The current political situation in Malta reminds me of a particular Caribbean dance, the Limbo. A bamboo rod is placed horizontally on two notched upright bamboo poles and, to the evocative beat of the music of the region, dancers have to walk under the bar, on their feet, no help from other appendages and without displacing the rod. Obviously the lower the rod goes, the harder it becomes to lean back and inch one’s way forward. Flexibility and stamina are the names of this contortionist’s cavort.
Lots like Malta 2020 really. Or not just 2020 but certainly at present we seem to be reaching a climax – a climax of low standards. An oxymoron if ever there was one. Let’s look at key developments.
The former star candidate and seemingly untouchable Konrad Mizzi gets kicked out of the party and his former buddy and later leader Robert Abela says that his party has set the highest standards of governance after taking action on an allegation. Sounds good, yet it took Abela six whole months to get round to acting on his declaration in December 2019 that “he would have sacked Keith Schembri and Konrad Mizzi three years ago”. Then still an MP oogling the imminent premiership race, he was categorical. So why did it take him so very long to act on his ‘convictions’? Would it be, perhaps that the decision was more governed by political timing and expediency rather than by principle? How can you say that you set the highest standards of governance when the decision taken was taken because it was the absolute least that you could do?
Line of least action
Consider this. One Deputy Leader, Cardona, although he denies it, many believe has a history with Caruana Galizia’s hitman as well as a salacious personal life. Up until the beginning of June 2020, Abela claimed that he was still ‘following developments’ as the intertwined layers of politics, business and corruption were coming apart in court. Any self-respecting principled leader would have waved his number two good-bye. Not Abela. He just limbo’d his way as the bar went down a further notch. The decision to remove Cardona was only taken when political calculations gave the correct digits. It was expediency not principles which ruled. So much for standards of good governance.
When to draw the line?
Perhaps you think I am being harsh? Very well. Straight from the horse’s mouth again: “Any relationships between cabinet members and Yorgen Fenech would only be unacceptable if they continued after he became a murder suspect, Prime Minister Robert Abela has said.” Any blinkered voter would quote this as a clear example of an upright leader. Any honest voter would beg to differ. In November 2018, Yorgen Fenech had been identified by a Reuters investigation as the owner of the Panama registered company 17 Black. The company was identified as dealing in kickbacks and corruption. Almost exactly a year later, Fenech attempted to flee the country as the investigations into the murder of Daphne Caruana Galizia were tightening the noose round his wrists. Fifteen days later on the 30th November 2019, after four sets of questioning, Fenech was charged with complicity to murder. So, in the intervening year, for Abela, consorting with Fenech was all hunky dory. Well they would have to be. He knows that in the intervening time one of his ministers was breaking bread with Fenech on a frequent and regular basis, while another was helping Fenech break marital vows. With Fenech a guest of the Republic of Malta, the ‘relationships’ so condemned by the Prime Minister were simply impossible to maintain. So, yet again, Abela took the route of least resistance and condemned what in effect could not continue. Principle again went down the limbo way.

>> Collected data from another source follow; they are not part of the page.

From an optimization exercise on the open Yosys and OpenROAD flow, aimed at small area; shortcuts taken in it are not production practice. Function was checked by simulation only, so behaviour that the tests miss may differ from the original. The flow treats the clock pin as an ideal source, which a real chip does not have. No activity file was given, so power comes from the tool's default toggle rates.

old:
Design CH3_VFD, start of the top module:
module CH3_VFD(
	RESETN, CLK,
	KEY,
	LCD_E, LCD_RS, LCD_RW,
	LCD_DATA,
	PIEZO
);
input RESETN, CLK;
input [7:0]KEY;
output LCD_E, LCD_RS, LCD_RW;
output [7:0] LCD_DATA;
output PIEZO;
reg [7:0] LCD_DATA;
reg P_CLK;
reg        half;
reg [15:0] ct;
wire ct_end = ~ct[14] & ~ct[13] & ct[11] & ~ct[10] & ct[9] & ~ct[7] & ct[6] & ~ct[5] &
              ct[4] & ct[3] & ct[2] & ct[1] & ct[0];
wire tick = half & ct_end;                  
wire colon = ~half;                         
always @(posedge CLK)
begin
	if(~RESETN | ct_end)
		ct <= 16'd20350;
	else
		ct <= {ct[14:0], ct[15] ^ ct[14] ^ ct[12] ^ ct[3]};
	if(~RESETN)
		half <= 1'b0;
	else if(ct_end)
		half <= ~half;
end
reg [16:0] kt;
wire sample = kt[15] & ~kt[14] & kt[13] & kt[12] & kt[11] & kt[10] & ~kt[9] & kt[8] &
              ~kt[7] & kt[5] & ~kt[4] & ~kt[3] & ~kt[2] & kt[1] & ~kt[0];
always @(posedge CLK)
begin
	if(~RESETN | sample)
		kt <= 17'd13708;
	else
		kt <= {kt[15:0], kt[16] ^ kt[13]};
end
reg [5:0] cs;
reg e_reg;
wire cs_end = cs[5] & cs[2] & cs[1] & ~cs[0];      
wire sig_rise = cs_end & e_reg;
always @(posedge CLK)
begin
	if(~RESETN | cs_end)
  ...
clock: 10.0 ns
lec_check: 0
abc_area: 1
cap_margin: 20
core_margin: 2
core_utilization: 75
place_density: 0.88
slew_margin: 20
standard.sh (not shown) runs the stock make flow with config.mk's settings and CLKGATE_MAP_FILE= SYNTH_SCRIPT=/design/flow/synth_recipe.tcl, a recipe that flattens the netlist after the stock synthesis.
==> flow/flow/run.sh <==
#!/bin/bash
# Own layout flow: the standard flow (standard.sh) with these changes.
# 1. Synthesis maps the logic with an area-oriented ABC script
#    (flow/abc_area.script), and leaves adders to ABC instead of mapping
#    them to half/full adder cells first (ADDER_MAP_FILE empty). Registers,
#    their names and cells are the standard synthesis's; only the
#    combinational mapping differs.
# 2. Clock tree synthesis uses the options in flow/cts_args.txt: small
#    clock buffers and no dummy loads. After it, flow/post_cts.tcl upsizes
#    each clock buffer whose flip-flop clock pins see a slow slew.
# 3. Every input and output port still gets its own buffer, of the cell
#    named in flow/port_buffer.txt.
# Each tool's output goes to a log file in this folder (synth.log,
# layout.log, and ORFS's own logs under orfs/logs).
set -euo pipefail
W=$PWD
rm -rf "$W/scripts_area"
mkdir -p "$W/scripts_area"
cp -r "$FLOW_HOME/scripts/." "$W/scripts_area/"
cp "$W/flow/abc_area.script" "$W/scripts_area/abc_area.script"
bash standard.sh synth ABC_AREA=1 SCRIPTS_DIR="$W/scripts_area" ADDER_MAP_FILE= > "$W/synth.log" 2>&1
CTS_ARGS="$(tr '\n' ' ' < "$W/flow/cts_args.txt")"
PORT_BUF="$(tr -d ' \n' < "$W/flow/port_buffer.txt")"
bash standard.sh finish "CTS_ARGS=$CTS_ARGS" "BUFFER_PORTS_ARGS=-buffer_cell $PORT_BUF" \
  "POST_CTS_TCL=$W/flow/post_cts.tcl" > "$W/layout.log" 2>&1
test -s "$W/out/final.def"
==> flow/flow/abc_area.script <==
strash
&get -n
&deepsyn -T 200
&put
dch -f
amap -m -F 4 -A 10
topo
Other scripts of this flow, unchanged in this note and not shown: flow/flow/cts_args.txt, flow/flow/port_buffer.txt, flow/flow/post_cts.tcl
old ran to completion and came out clean on the timing, DRC and antenna checks.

But it is not simply Abela who has demonstrated himself to be an agile political contortionist. New revelations show that the leader of the Opposition Adrian Delia too was in communication with Fenech in the time-span when Fenech was known to be the owner of a company whose unique selling point was corruption. In the intervening period, roughly the same time that the texts revealed by the Times of Malta were exchanged, two top PN officials, Kristy Debono and Herman Schiavone had been reported to have sought sponsorship for a conference for the party. Many believe that this ‘explanation’ had very distant kinship with truth. The statement issued by the Leader of the Opposition following the revelation by The Sunday Times does not even attempt to deny that such communications took place. I would say, at this point, that Delia is hardly even interested in dancing political limbo anymore. The statement is a pragmatic political take on the ‘It is what it is’ argument, to use the phrase coined by a fellow journalist in Nebraska in 1949.
Scraping the bottom
We are limboing pretty low. Indeed, at this point perhaps only a size zero model could pass under the proverbial limbo bar. And yet, as an electorate we seem to accept this. We seem inured to the sleaze, criminality and corruption that has blurred the boundaries between politics and corrupt business almost completely. Politics is there to make life better for all. Business is there to make life better for a limited few. Ultimately, while business moves the cogs of the economy and provides jobs, it provides wealth to few. Back in 2002, Joseph Muscat – who was then an activist in the Malta Labour Party, working for its website Maltastar gave an interview in which he was asked whether he would ever go into elected politics. No, he said, because to do that you have got to be a missionary, a thief or just plain mad.
Missionaries and madmen are sadly missing from the scene. What remains?